La Palabra Meditada - XXVII Domingo Ordinario - Ciclo C

San Lucas 17,5 – 10

Los apóstoles le dijeron al Señor: Auméntanos la fe.
A los apóstoles nuestro Señor le explica lo que es la fe, pero aun así ellos no le comprendieron, porque en el momento de la prueba todos huyeron y tenían temor. Como nos dice Jn. 20,19 La tarde de ese mismo día, el primero de la semana, los discípulos estaban a puerta cerrada por miedo a los judíos.
De la misma manera nos pasa a nosotros, que creemos tener fe, pero en el momento de la prueba se nos olvida que tenemos aún Padre que para el nada es imposible, esto nos dice Lc. 1,37 Para Dios, nada es imposible.
La fe es un don, es un regalo de Dios, que consiste en dejarlo actuar mediante su gracia en nuestras vidas, para ello debemos de confiar y esta confianza nos va a traer paz interior, así nos dice nuestro Señor en Jn. 16,33 Se los he dicho todo para que tengan paz en mí. Ustedes encontraran persecuciones en el mundo, pero ¡sean valientes!

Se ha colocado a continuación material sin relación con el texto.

--- config.mk ---
export PLATFORM = sky130hd
export DESIGN_NAME = header_token_search_core_flat
export DESIGN_NICKNAME = d
export VERILOG_FILES = /design/src/rtl/hts_pkg.sv /design/src/rtl/hts_if.sv /design/src/rtl/header_token_search_core.sv /design/src/rtl/hts_cell.sv /design/src/rtl/hts_ctrl.sv /design/src/flat_wrapper.sv
export VERILOG_INCLUDE_DIRS = /design/src /design/src/rtl
export SDC_FILE = /design/constraint.sdc
export NUM_CORES = 1
export LEC_CHECK = 0
export BUFFER_PORTS_ARGS = -buffer_cell sky130_fd_sc_hd__buf_2
export CAP_MARGIN = 20
export CORE_MARGIN = 2
export CORE_UTILIZATION = 33
export CTS_CLUSTER_DIAMETER = 200
export DETAILED_ROUTE_END_ITERATION = 7
export PLACE_DENSITY = 0.46
export SLEW_MARGIN = 10
export SYNTH_ARGS = -nofsm -noshare
export SYNTH_HDL_FRONTEND = slang
export SYNTH_HIERARCHICAL = 1
export SYNTH_SLANG_ARGS = --single-unit
--- constraint.sdc ---
create_clock -name i_clk -period 7.5 [get_ports i_clk]
set_clock_uncertainty 0.2 [all_clocks]
set_input_delay 1.125 -clock i_clk [delete_from_list [all_inputs] [get_ports i_clk]]
set_output_delay 1.125 -clock i_clk [all_outputs]
set_load 0.02 [all_outputs]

Yo he vencido al mundo.
Nosotros al igual que los apóstoles queremos que el Señor aumente nuestra fe, pero para ello debemos de saber cómo es que nace la fe en cada uno de nosotros, Rom.10,17 dice: Por lo tanto, la fe nace de una predicación, y la predicación se arraiga en la palabra de Cristo.

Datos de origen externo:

<file path="config.mk">
export PLATFORM = sky130hd
export DESIGN_NAME = ymodem_crc_receiver
export DESIGN_NICKNAME = d
export VERILOG_FILES = /design/src/hw/rtl/ymc_pkg.sv /design/src/hw/rtl/ymc_front.sv /design/src/hw/rtl/ymc_queue.sv /design/src/hw/rtl/ymc_back.sv /design/src/hw/rtl/ymodem_crc_receiver.sv
export SDC_FILE = /design/constraint.sdc
export NUM_CORES = 1
export LEC_CHECK = 0
export BUFFER_PORTS_ARGS = -buffer_cell sky130_fd_sc_hd__buf_2
export CAP_MARGIN = 10
export CORE_UTILIZATION = 40
export DETAILED_ROUTE_END_ITERATION = 16
export MAX_ROUTING_LAYER = met4
export PLACE_DENSITY = 0.65
export REMOVE_ABC_BUFFERS = 1
export SLEW_MARGIN = 20
export SYNTH_ARGS = -nofsm -noshare
export SYNTH_HDL_FRONTEND = slang
export SYNTH_SLANG_ARGS = --single-unit
export TNS_END_PERCENT = 30
</file>
<file path="constraint.sdc">
create_clock -name i_clk -period 14.3 [get_ports i_clk]
set_input_delay 0.715 -clock i_clk [delete_from_list [all_inputs] [get_ports i_clk]]
set_output_delay 0.715 -clock i_clk [all_outputs]
set_load 0.01 [all_outputs]
</file>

Entre más vamos escudriñando la palabra, nuestra fe se va acrecentando porque es ahí donde realmente vamos conociendo mejor a nuestro Señor Jesucristo.

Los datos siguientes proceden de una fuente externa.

==> src/quadtree_patch_phase_rasterizer_defines.svh <==
// ----------------------------------------------------------------------------
// quadtree patch phase rasterizer assertion macros
// concurrent assertion wrappers, compiled out when ASSERT_OFF is defined
// ----------------------------------------------------------------------------
`ifndef QUADTREE_PATCH_PHASE_RASTERIZER_DEFINES_SVH
`define QUADTREE_PATCH_PHASE_RASTERIZER_DEFINES_SVH

`ifndef ASSERT_OFF
// property checked on every rising edge of clk_i outside reset
`define QPPR_ASSERT(lbl, prop, msg) \
  lbl: assert property (@(posedge clk_i) disable iff (!rst_ni) prop) else $error(msg);
// expression that must never hold outside reset
`define QPPR_ASSERT_NEVER(lbl, expr, msg) \
  lbl: assert property (@(posedge clk_i) disable iff (!rst_ni) !(expr)) else $error(msg);
`else
`define QPPR_ASSERT(lbl, prop, msg)
`define QPPR_ASSERT_NEVER(lbl, expr, msg)
`endif

`endif

==> src/qppr_ram.sv <==
// ----------------------------------------------------------------------------
// qppr_ram
// generic simple dual port ram, one write and one registered read port
// ----------------------------------------------------------------------------
module qppr_ram #(
  parameter int WIDTH = 8,
  parameter int DEPTH = 256
) (
  input  logic                     clk_i,
  input  logic                     we_i,
  input  logic [$clog2(DEPTH)-1:0] waddr_i,
  input  logic [WIDTH-1:0]         wdata_i,
  input  logic                     re_i,
  input  logic [$clog2(DEPTH)-1:0] raddr_i,
  output logic [WIDTH-1:0]         rdata_o
);

  logic [WIDTH-1:0] mem_q [DEPTH];
  logic [WIDTH-1:0] rdata_q;

  always_ff @(posedge clk_i) begin
    if (we_i) begin
      mem_q[waddr_i] <= wdata_i;
    end
    if (re_i) begin
      rdata_q <= mem_q[raddr_i];
    end
  end

  assign rdata_o = rdata_q;

endmodule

El Señor respondió: Si tienen fe como un granito de mostaza, le dirían a ese árbol que está ahí: Arráncate y plántate en el mar, y el árbol obedecerá.
Nuestro Señor nos está diciendo del poder y la fuerza que tiene la fe, cuando nuestras vidas están enraizadas en ella, por eso nos hace ver como un granito de mostaza tan pequeño e insignificante se aferra tanto de la tierra y de sus nutrientes que llega hacer uno de los arboles más grande y donde sus ramas le dan anido a las aves, así es como nosotros debemos de aferrarnos a nuestro Padre, no solo para estar fortalecidos en momentos de prueba, sino que también para servir de nido a otros hermanos que están decaídos, para levantarlos, como lo hizo Pedro en He 3,6 Pedro entonces le dijo: No tengo oro ni plata, pero lo que tengo, te lo doy: Por el Nombre de Jesucristo de Nazaret, camina! Y lo tomo de la mano derecha y lo levanto.
Esto vale para ustedes. Cuando hayan hecho todo lo que les ha sido mandado.
El Señor no desea que busquemos reconocimientos, pues todo lo bueno que nosotros podemos hacer, es por su espíritu que llevamos dentro, de manera que no tenemos mérito alguno, así nos dice Ef.2 9-10 Y no tienen por qué sentirse orgullosos, porque no lo consiguieron con sus obras. Lo que somos es obra de Dios: él nos ha creado en Cristo Jesús, con miras a las buenas obras que dispuso desde antes, para que nos ocupáramos en ellas.
Digan: Somos servidores que no hacíamos falta; solo hicimos lo que debíamos hacer.
Debemos de ser humildes y reconocer como nuestro Señor Jesús, siendo de condición divina, se despojó de todo para venir a servirnos y entregar su vida
por cada uno de nosotros, debemos de honrarlo y glorificarlo en todo momento, pues todo mérito a él le corresponde, Ap. 5,11-12 nos dice: Yo seguía mirando; se oía el clamor de una multitud de ángeles reunidos alrededor del trono , de los Vivientes y de los ancianos. Se contaban por millones y millones, que gritaban a toda voz: Digno es el Cordero, que ha sido degollado, de recibir el poder y la riqueza, la sabiduría y la fuerza, la honra, la gloria y la alabanza.